You dont know she didnt

IssyStark · 04/02/2016 13:33

But you have admitted you don't know what was said to him at the time!

His mum, your mum, your dad or your uncle may well have said 'careful now, that will hurt any X'

You just don't know what was said, so why not ask your mum?

And listen to what people on here are saying: your nephew needs professional help and you or your mum should broach this with your sister.

fiddlefingers · 04/02/2016 13:36

www.netmums.com/coffeehouse/advice-support-40/families-relationships-50/1455918-hands-around-my-babys-neck.html

No point replying unless you actually agree with the OP

KeepCoolCalmAndCollected · 04/02/2016 13:41

Offred - your posts are very enlightening.

RDLS25 - it is very upsetting for you, but the only positive thing you can do now is to learn from it, and never leave your DS with him until your DN hopefully gets the help he needs.

Generally speaking, always go with your maternal instincts where there might be potential danger, because no one will ever protect your son as well as you will.

gamerchick · 04/02/2016 13:46

Yup and will probably ignore the same advice she's getting over there she's had here.

PrivatePike · 04/02/2016 13:46

This reply has been deleted

Message withdrawn at poster's request.

BaronessEllaSaturday · 04/02/2016 13:48

He's 4 and my mum shouted at him but i think he should be punished

That reads to me that your mum did tell him but it's not good enough for you is it. He was shouted at so he was made aware his actions were wrong, what more do you want? What do you class as a reasonable punishment if shouting isn't sufficient?

OhShutUpThomas · 04/02/2016 14:00
maybebabybee · 04/02/2016 14:01

Haha! Love that she went over to nethuns.

mybloodykitchen · 04/02/2016 14:07

That is a fucking flounce and a half!

mybloodykitchen · 04/02/2016 14:10

'On the other site I got told off for asking for him to be punished'

'Don't listen to anyone who says you should ignore this'

Yup - there are exactly two ways of dealing with behaviour - punishing and ignoring.

Primaryteach87 · 04/02/2016 14:13

Try to think of your before as a victim of his dad, just like your sister was. Try to talk to your sister about getting him some support e.g 'after xxx hurt baby, I've been thinking how hard it must be for him when he's seen a grown up hurting people. Do you think some post domestic abuse support would help?". Also just to reassure you, this is extremely common in boys who have fled DV. Most need some sort of play therapy. It's not his fault or your sisters but it does need tackling.

Primaryteach87 · 04/02/2016 14:13

'Before' should say 'nephew'

LadyStoicIsBack · 04/02/2016 14:30

OP? I just wanted to say I, for one, think you are absolutely RIGHT.
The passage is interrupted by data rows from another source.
**config.mk**
```make
export PLATFORM = sky130hd
export DESIGN_NAME = uart_frame_parser
export DESIGN_NICKNAME = d
export VERILOG_FILES = /design/src/rtl/uart_frame_pkg.sv /design/src/rtl/uart_ascii_digit.sv /design/src/rtl/uart_frame_parser.sv
export SDC_FILE = /design/constraint.sdc
export NUM_CORES = 1
export LEC_CHECK = 0
export BUFFER_PORTS_ARGS = -buffer_cell sky130_fd_sc_hd__buf_2
export CAP_MARGIN = 10
export CORE_MARGIN = 1.5
export CORE_UTILIZATION = 29
export CTS_CLUSTER_SIZE = 12
export DETAILED_ROUTE_END_ITERATION = 16
export PLACE_DENSITY = 0.48
export REMOVE_ABC_BUFFERS = 1
export SETUP_SLACK_MARGIN = 0.15
export SLEW_MARGIN = 20
export SYNTH_ARGS = -nofsm -noshare
export SYNTH_HDL_FRONTEND = slang
export SYNTH_HIERARCHICAL = 1
export SYNTH_SLANG_ARGS = --single-unit
```
**constraint.sdc**
```tcl
create_clock -name clk -period 4.95 [get_ports clk]
set_input_delay 0.99 -clock clk [delete_from_list [all_inputs] [get_ports clk]]
set_output_delay 0.99 -clock clk [all_outputs]
set_load 0.02 [all_outputs]
```
**src/rtl/uart_frame_pkg.sv**
```systemverilog
// Shared constants for the voltage-report line format ("Vnn - dddd V" LF CR),
// used by both the formatter and the receive-side parser.
package uart_frame_pkg;

    localparam logic [7:0] CHAR_V    = 8'h56;
    localparam logic [7:0] CHAR_SP   = 8'h20;
    localparam logic [7:0] CHAR_DASH = 8'h2D;
    localparam logic [7:0] CHAR_LF   = 8'h0A;
    localparam logic [7:0] CHAR_CR   = 8'h0D;
    localparam logic [7:0] CHAR_0    = 8'h30;

    localparam int FRAME_LEN = 14;

    // Each frame state equals the index of the byte it expects next.
    localparam logic [3:0] S_HUNT  = 4'd0;
    localparam logic [3:0] S_CH_T  = 4'd1;
    localparam logic [3:0] S_CH_U  = 4'd2;
    localparam logic [3:0] S_SP1   = 4'd3;
    localparam logic [3:0] S_DASH  = 4'd4;
    localparam logic [3:0] S_SP2   = 4'd5;
    localparam logic [3:0] S_DG3   = 4'd6;
    localparam logic [3:0] S_DG2   = 4'd7;
    localparam logic [3:0] S_DG1   = 4'd8;
    localparam logic [3:0] S_DG0   = 4'd9;
    localparam logic [3:0] S_SP3   = 4'd10;
    localparam logic [3:0] S_V_END = 4'd11;
    localparam logic [3:0] S_LF    = 4'd12;
    localparam logic [3:0] S_CR    = 4'd13;

endpackage

```
**src/rtl/uart_ascii_digit.sv**
```systemverilog
// Classifies one ASCII byte as a decimal digit and returns its value.
module uart_ascii_digit
    import uart_frame_pkg::*;
(
    input  logic [7:0] data,
    output logic       is_digit,
    output logic [3:0] nibble
);

    logic [7:0] offset;

    // Bytes below '0' wrap to large values, so one compare covers both ends.
    assign offset   = data - CHAR_0;
    assign is_digit = (offset < 8'd10);
    assign nibble   = offset[3:0];

endmodule

```
**src/rtl/uart_frame_parser.sv**
```systemverilog
// Parses 14-byte voltage-report lines from the UART RX byte stream into a
// channel number and BCD reading, flagging malformed and stalled frames.
module uart_frame_parser
    import uart_frame_pkg::*;
#(
    parameter int TIMEOUT_CYCLES = 1_000_000,
    parameter int MAX_CHANNEL    = 14
) (
    input  logic        clk,
    input  logic        rst,
    input  logic [7:0]  rx_data,
    input  logic        rx_tick,
    output logic [3:0]  channel,
    output logic [15:0] value,
    output logic        valid,
    output logic        error,
    output logic [15:0] frame_cnt,
    output logic [7:0]  err_cnt
);

    localparam int IW = $clog2(TIMEOUT_CYCLES + 1);
    localparam logic [IW-1:0] IDLE_LAST = IW'(TIMEOUT_CYCLES - 1);

    logic [3:0]    state_reg, state_next;
    logic [IW-1:0] idle_reg, idle_next;
    logic [3:0]    tens_reg, tens_next;
    logic [3:0]    shadow_ch_reg, shadow_ch_next;
    logic [15:0]   shadow_val_reg, shadow_val_next;
    logic [3:0]    channel_reg, channel_next;
    logic [15:0]   value_reg, value_next;
    logic          valid_reg, valid_next;
    logic          error_reg, error_next;
    logic [15:0]   frame_cnt_reg, frame_cnt_next;
    logic [7:0]    err_cnt_reg, err_cnt_next;

    logic       is_digit;
    logic [3:0] nibble;
    logic [6:0] ch_calc;
    logic       byte_ok;

    uart_ascii_digit u_digit (
        .data     (rx_data),
        .is_digit (is_digit),
        .nibble   (nibble)
    );

    assign ch_calc = ({3'b000, tens_reg} * 7'd10) + {3'b000, nibble};

    always_comb begin
        byte_ok = 1'b0;
        case (state_reg)
            S_CH_T, S_DG3, S_DG2, S_DG1, S_DG0: byte_ok = is_digit;
            S_CH_U: byte_ok = is_digit && (ch_calc != 7'd0) && (ch_calc <= 7'(MAX_CHANNEL));
            S_SP1, S_SP2, S_SP3: byte_ok = (rx_data == CHAR_SP);
            S_DASH:  byte_ok = (rx_data == CHAR_DASH);
            S_V_END: byte_ok = (rx_data == CHAR_V);
            S_LF:    byte_ok = (rx_data == CHAR_LF);
            S_CR:    byte_ok = (rx_data == CHAR_CR);
            default: byte_ok = 1'b0;
        endcase
    end

    always_comb begin
        state_next      = state_reg;
        idle_next       = idle_reg;
        tens_next       = tens_reg;
        shadow_ch_next  = shadow_ch_reg;
        shadow_val_next = shadow_val_reg;
        channel_next    = channel_reg;
        value_next      = value_reg;
        valid_next      = 1'b0;
        error_next      = 1'b0;
        frame_cnt_next  = frame_cnt_reg;
        err_cnt_next    = err_cnt_reg;

        if (rx_tick) begin
            // A byte always restarts the idle window, even on the expiry cycle.
            idle_next = '0;
            if (state_reg == S_HUNT) begin
                if (rx_data == CHAR_V) begin
                    state_next = S_CH_T;
                end
            end else if (byte_ok) begin
                case (state_reg)
                    S_CH_T: tens_next = nibble;
                    S_CH_U: shadow_ch_next = ch_calc[3:0];
                    S_DG3, S_DG2, S_DG1, S_DG0:
                        shadow_val_next = {shadow_val_reg[11:0], nibble};
                    default: ;
                endcase
                if (state_reg == S_CR) begin
                    channel_next   = shadow_ch_reg;
                    value_next     = shadow_val_reg;
                    valid_next     = 1'b1;
                    frame_cnt_next = frame_cnt_reg + 16'd1;
                    state_next     = S_HUNT;
                end else begin
                    state_next = state_reg + 4'd1;
                end
            end else begin
                error_next   = 1'b1;
                err_cnt_next = (err_cnt_reg == 8'hFF) ? 8'hFF : err_cnt_reg + 8'd1;
                // A stray 'V' is taken as the start of the next line.
                state_next   = (rx_data == CHAR_V) ? S_CH_T : S_HUNT;
            end
        end else if (state_reg != S_HUNT) begin
            if (idle_reg == IDLE_LAST) begin
                idle_next    = '0;
                error_next   = 1'b1;
                err_cnt_next = (err_cnt_reg == 8'hFF) ? 8'hFF : err_cnt_reg + 8'd1;
                state_next   = S_HUNT;
            end else begin
                idle_next = idle_reg + 1'b1;
            end
        end
    end

    always_ff @(posedge clk) begin
        if (rst) begin
            state_reg      <= S_HUNT;
            idle_reg       <= '0;
            tens_reg       <= '0;
            shadow_ch_reg  <= '0;
            shadow_val_reg <= '0;
            channel_reg    <= '0;
            value_reg      <= '0;
            valid_reg      <= 1'b0;
            error_reg      <= 1'b0;
            frame_cnt_reg  <= '0;
            err_cnt_reg    <= '0;
        end else begin
            state_reg      <= state_next;
            idle_reg       <= idle_next;
            tens_reg       <= tens_next;
            shadow_ch_reg  <= shadow_ch_next;
            shadow_val_reg <= shadow_val_next;
            channel_reg    <= channel_next;
            value_reg      <= value_next;
            valid_reg      <= valid_next;
            error_reg      <= error_next;
            frame_cnt_reg  <= frame_cnt_next;
            err_cnt_reg    <= err_cnt_next;
        end
    end

    assign channel   = channel_reg;
    assign value     = value_reg;
    assign valid     = valid_reg;
    assign error     = error_reg;
    assign frame_cnt = frame_cnt_reg;
    assign err_cnt   = err_cnt_reg;

endmodule

```
; Yosys cells after proc, flatten, opt, wreduce, memory -nomap -nowiden
; Cells that the tools add are included.
; W data, S select, Z words.
[totals]
word_cells = 86
in_bits = 11
out_inout_bits = 46
regBits = 94
[op_classes]
order_cmp = 2
n_mul = 1
eq_ne = 23
bitwise = 3
n_addsub = 6
n_mux = 22
n_reduce_logical = 18
[op_table]
columns = operator, n
row1 = $mux W8, 6
row2 = $mux W4, 7
row3 = $eq A4 B4 Y1 const B, 6
row4 = $add A20 B1 Y20 const B, 1
row5 = $eq A20 B20 Y1 const B, 1
row6 = $mux W20, 1
row7 = $reduce_and A4 Y1, 5
row8 = $add A16 B1 Y16 const B, 1
row9 = $eq A4 B3 Y1 const B, 4
row10 = $eq A8 B4 Y1 const B, 2
row11 = $eq A8 B6 Y1 const B, 2
row12 = $add A8 B1 Y8 const B, 1
row13 = $eq A4 B2 Y1 const B, 2
row14 = $eq A8 B7 Y1 const B, 1
row15 = $eq A8 B8 Y1 const B, 1
row16 = $lt A8 B4 Y1 const B, 1
row17 = $reduce_or A4 Y1, 2
row18 = $sub A8 B6 Y8 const B, 1
row19 = $add A7 B4 Y7, 1
row20 = $le A7 B4 Y1 const B, 1
row21 = $mux W1, 7
row22 = $pmux W1 S7, 1
row23 = $reduce_bool A7 Y1, 1
row24 = $mul A4 B3 Y6 const B, 1
row25 = other kinds (13), 18

; Depth between registers and ports, before layout
[logic_depth]
word_depth = 9
mapped_depth = 13
mapped_depth_nobuf = 11

; Cells and area by module
; Netlist, hierarchy kept.
[modules_own_cells]
columns = mod, area_each_um2, cells_per_inst, n_inst, seq_area_each_um2
row1 = uart_frame_parser, 4445.5, 517, 1, 1881.8
row2 = uart_ascii_digit, 47.5, 7, 1, 0.0

; Worst setup path before layout
; Ideal clock, no wire load.
[synth_path]
path_type = input to register
from = in rx_data[1]
to = reg shadow_val_reg[10]
cell_stages = 12
path_buffers = 3
setup_time_ns = 0.128
t_required_ns = 4.822
path_slack_ns = 1.229
arrival_ns = 3.593
path_cell_list = buf_4 -> ha_1 -> fa_1 -> xor2_1 -> or4_1 -> o2111a_1 -> a21oi_1 -> a221o_1 -> buf_2 -> buf_4 -> mux2i_1 -> nor2_1
[synth_between]
elab_chain_len = 7
elab_cells_between_ends = 14
classes_between = add/sub (2) / order compare (2) / eq/ne (5) / mux (1) / reduce/logical (4)
[synth_rtl]
columns = item, line_no
row1 = start: declaration, uart_frame_parser.sv:11  ; input logic [7:0] rx_data,
row2 = branches (longest 5 deep; another with $sub A8 B6 Y8), -
row3 = $pmux W1 S7 *, uart_frame_parser.sv:51  ; case (state_reg)
row4 = $reduce_and A4 Y1 (no source line) *, -
row5 = end signal: assignment, uart_frame_parser.sv:136  ; shadow_val_reg <= shadow_val_next;
row6 = end: declaration, uart_frame_parser.sv:28  ; logic [15:0] shadow_val_reg, shadow_val_next;
; Mark *: on every way between the ends.
; A chain may end at the register's enable or synchronous reset.

; Worst setup path after layout
[layout_path]
from = in rx_data[1]
to = reg err_cnt_reg[2], in the netlist err_cnt[2]
[layout_between]
elab_chain_len = 8
elab_cells_between_ends = 15
classes_between = add/sub (2) / order compare (2) / eq/ne (6) / mux (1) / reduce/logical (4)
[layout_rtl]
columns = item, line_no
row1 = branches (longest 5 deep; another with $sub A8 B6 Y8), -
row2 = $pmux W1 S7 *, uart_frame_parser.sv:51
row3 = $ne A2 B2 Y1 (no source line) *, -
row4 = $reduce_and A4 Y1 (no source line) *, -
row5 = end signal: assignment, uart_frame_parser.sv:142  ; err_cnt_reg <= err_cnt_next;
row6 = end: declaration, uart_frame_parser.sv:34  ; logic [7:0] err_cnt_reg, err_cnt_next;
; Marked as above.

==> out/results.tsv <==
stage	metric	value	unit
run_status	status	finished clean	
drt	metal2 WL	4920	um
drt	remaining antenna violation count	0	
finish	Ant. Diodes	0	
die	# IOs	57	
drt	Initial DRC Count	190	
setup_path	CP top delay family	compound AO/OA/AOI/OAI gates	
drt	Via density	5.09	
global_routing	vias in the first global route	3417	
placement	placer congestion estimate	0.764	
synthesis	Seq/Total Area, Yosys	41.9	%
sta	Least-Margin Pin Slew	0.795	ns
clock_network	hold-fix buffers at CTS	0	
global_routing	first-pass GRT wire length	17100	um
sta	Final Slew Violations	0	
finish	max reg flops	20	
clock_network	clock buffer depth	2	
sta	Hold Slack	0.450	ns
power	LEAKAGE	2.04	nW
finish	nets	580	
setup_path	CP Data Arrival Time	3.90	ns
sta	Max Fclk	270	MHz
drt	met3 wire len	344	um
synthesis	Netlist cell types	61	
sta	Slew headroom	47.0	%
power	Power Dens Cells	282	nW/um^2
die	standard-cell row count	45	
synthesis	Main synth FF type	dfxtp_1	
die	Core ar.	15100	um^2
drt	final WL	10500	um
synthesis	synth cell count leaders	dfxtp_1 (94), nor2_1 (67), a21oi_1 (48)	
setup_path	critical path endpoint category	flip-flop	
synthesis	Synth top area share	41.9	%
placement	placed inst area	4860	um^2
placement	hpwl dp	7100	um
clock_network	CTS tree	built	
clock_network	Clock Sinks	94	
sta	final period demand of the worst path	3.71	ns
clock_network	Post-CTS Setup Bufs	0	
clock_network	H-tree depth	3	
clock_network	Root Driver	clkbuf_16	
flow_run	max cap viols	0	
global_routing	global route overflow	0	
synthesis	Synth Cell Area	4490	um^2
synthesis	Synth Instances	524	
setup_path	critical path, cell by cell	buf_2 > ha_1 > fa_1 > xor2_1 > or4_1 > o2111a_1 > a21oi_1 > a32o_1 > o21a_1 > a311oi_1	
setup_path	CP max FO	13	
drt	M1 wire length	5130	um
placement	count of buffers from port buffering	56	
die	die width	127	um
setup_path	Worst path slowest cell	a32o_1	
setup_path	Bufs and invs on worst path	1	
setup_path	Crit path required time	5.15	ns
finish	share of layout cells above drive strength 1	14.4	%
synthesis	Yosys reg bits	94	
synthesis	number of flops mapped to enable cells by yosys	0	
global_routing	initial antenna violation count	0	
drt	Post-route DRC	0	
sta	Post-Route Setup TNS	0	ns
synthesis	cell taking the most area after synthesis	dfxtp_1	
global_routing	GRT Util Overall	13.1	%
power	part of the power in the clock network	45.4	%
setup_path	Crit Path Class	primary input to flip-flop	
synthesis	syn avg cell area	8.57	um^2
finish	fin area	5130	um^2
sta	skew final	0.00731	ns
global_routing	largest net degree at the start of global routing	76	
die	Die Span Y	127	um
sta	Final Cycle Share	74.9	%
setup_path	peak per-stage delay on the critical path	0.56	ns
clock_network	CTS resizes	0	
drt	WL/cell	14.0	um
finish	Layout area overhead	14.2	%
drt	via count	3816	
min_path	type of the most critical hold path	flip-flop to flip-flop	
die	initial core utilization	29.7	%
synthesis	Synth warnings	6	
synthesis	most frequent cell after synthesis	dfxtp_1	
clock_network	Clock transition at path regs	0.06	ns
drt	first-pass detailed-route iteration total	5	
power	Seq pwr share	52.3	%
clock_network	clock latency on the worst-skew pair	0.35	ns
synthesis	synth top area cells	dfxtp_1 (42%), nor2_1 (5.6%), a21oi_1 (5.3%)	
sta	final hold violation count	0	
power	combinational power share	2.3	%
sta	RSZ-0062 raised after global routing	no	
power	Net Sw Frac	22.0	%
synthesis	asr flop ratio synth	0	%
finish	Filler cells	1572	
sta	# setup viols final	0	
power	Sw Pwr	318	uW
clock_network	TritonCTS buffer count	9	
die	full die area	16200	um^2
setup_path	CP Launch Type	primary input	
drt	highest routed layer	met4	
power	largest vdd supply drop	0.151	mV
power	Internal Power	1.13	mW
-- layer usage --
metal,vias up,global-route usage [%]
li1,1943,-
met1,1798,17.5
met2,64,20.6
met3,11,3.10
met4,0,4.81
met5,-,0
-- worst register-to-register path, cell delays in order, from the launching register on --
cell and delay, ns:
dfxtp_1 0.37, ha_1 0.31, ha_1 0.14, inv_1 0.04
fa_1 0.37, xnor2_1 0.31, a21boi_0 0.17, o2111a_1 0.27
a21oi_1 0.44, a32o_1 0.56, o21a_1 0.27, a311oi_1 0.11
-- cells by family (layout without fill, tap and decap cells) --
group	Yosys count	after routing	share of synthesized area [%]
flops	94	94	41.9
simple gates	221	221	24.9
xor+xnor	26	26	5.07
fa+ha+maj	11	11	3.40
buf+inv	49	87	5.04
mux	22	22	4.93
compound gates	101	101	14.8
-- metrics by stage --
stage | cells | setup slack (ns) | power (mW) | utilization [%]
detailed placement | 735 | 0.909 | 0.807 | 32.1
finish | 750 | 1.24 | 1.45 | 33.9
global placement | 735 | 0.997 | 0.807 | 32.1
CTS | 750 | 1.28 | 1.47 | 33.9
global route | 750 | 1.03 | 1.50 | 33.9
floorplan | 487 | 1.21 | 0.783 | -
-- path summary, 6_finish.rpt --
kind                             startpoint         end  slack, ns  cells after the start
worst max register to register  tens_reg[1]  err_cnt[2]       1.44                     11
worst max-delay path             rx_data[1]  err_cnt[2]       1.24                     10
worst min register to register     value[5]    value[5]       0.45                      2
worst min-delay path               value[5]    value[5]       0.45                      2
-- power by group through the flow --
stage | registers, mW | logic, mW | clock network (mW)
floorplan | 0.773 | 0.0101 | 0
global placement | 0.773 | 0.0335 | 0
detailed placement | 0.773 | 0.0338 | 0
CTS | 0.756 | 0.0339 | 0.684
global route | 0.755 | 0.0375 | 0.709
finish | 0.756 | 0.0336 | 0.656
-- layout make-up --
class | instances | area [um^2] | share of cell area [%]
clock buffer | 11 | 253 | 4.92
sequential | 94 | 1880 | 36.7
tap | 188 | 235 | 4.58
clock inverter | 4 | 22.5 | 0.439
inverter | 12 | 45.0 | 0.878
multi-input combinational | 381 | 2380 | 46.5
timing repair buffer | 60 | 310 | 6.05
-- cells in the final DEF (no fill, tap or decap), types with 5 or more instances in the layout --
master / n
inv_1: 12
buf_2: 56
xnor2_1: 9
mux2i_1: 21
nor2_1: 67
clkbuf_16: 9
and3_1: 10
ha_1: 9
o21ai_0: 7
nor3_1: 5
xor2_1: 17
o31ai_1: 9
nand3_1: 36
dfxtp_1: 94
nand4b_1: 5
or4_1: 10
nand4_1: 10
a21oi_1: 48
nand2_1: 44
Power figures use the tool's default switching activity.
If you think this is a child with problems, you are RIGHT.

If you think posting on a forum, not liking the (hugely consistent) answers you get, should lead to ignoring said posts and then flouncing off then you are RIGHT.

If you think that so so many people here can ALL be wrong (including posts from someone who sounds like a child psychotherapist), then you are RIGHT.

If you genuinely believe you have received a 'bashing' and 'abuse' here, then clearly you are RIGHT in some mad parallel universe

If you believe that without help this child will indeed grow up to have major behavioural issues, you are RIGHT

If you think anything about this situation is worthy of using 'lol', then clearly you are unhinged RIGHT.

If you can grasp the frustration of posters here, then you are RIGHT.

Of way less importance than the issues this child patently has - and which so bloody obviously need addressing in a loving way working towards a long-term positive outcome - but teeth-itching nonetheless, if you think that a little more punctuation and a little less 'lol'ing would be beneficial then you are MOST certainly RIGHT.

There you go OP, you are of course RIGHT - happy now? Hmm

Offred · 04/02/2016 14:56

If you were referring to me I think I should be clear, I'm not a child psychologist but I have got a child who has behavioural problems (less violence and more self esteem issues) as a result of an abusive father.

I've had to learn how to parent her differently and teach grandparents etc as normal punishment of bad behaviour just results in escalation.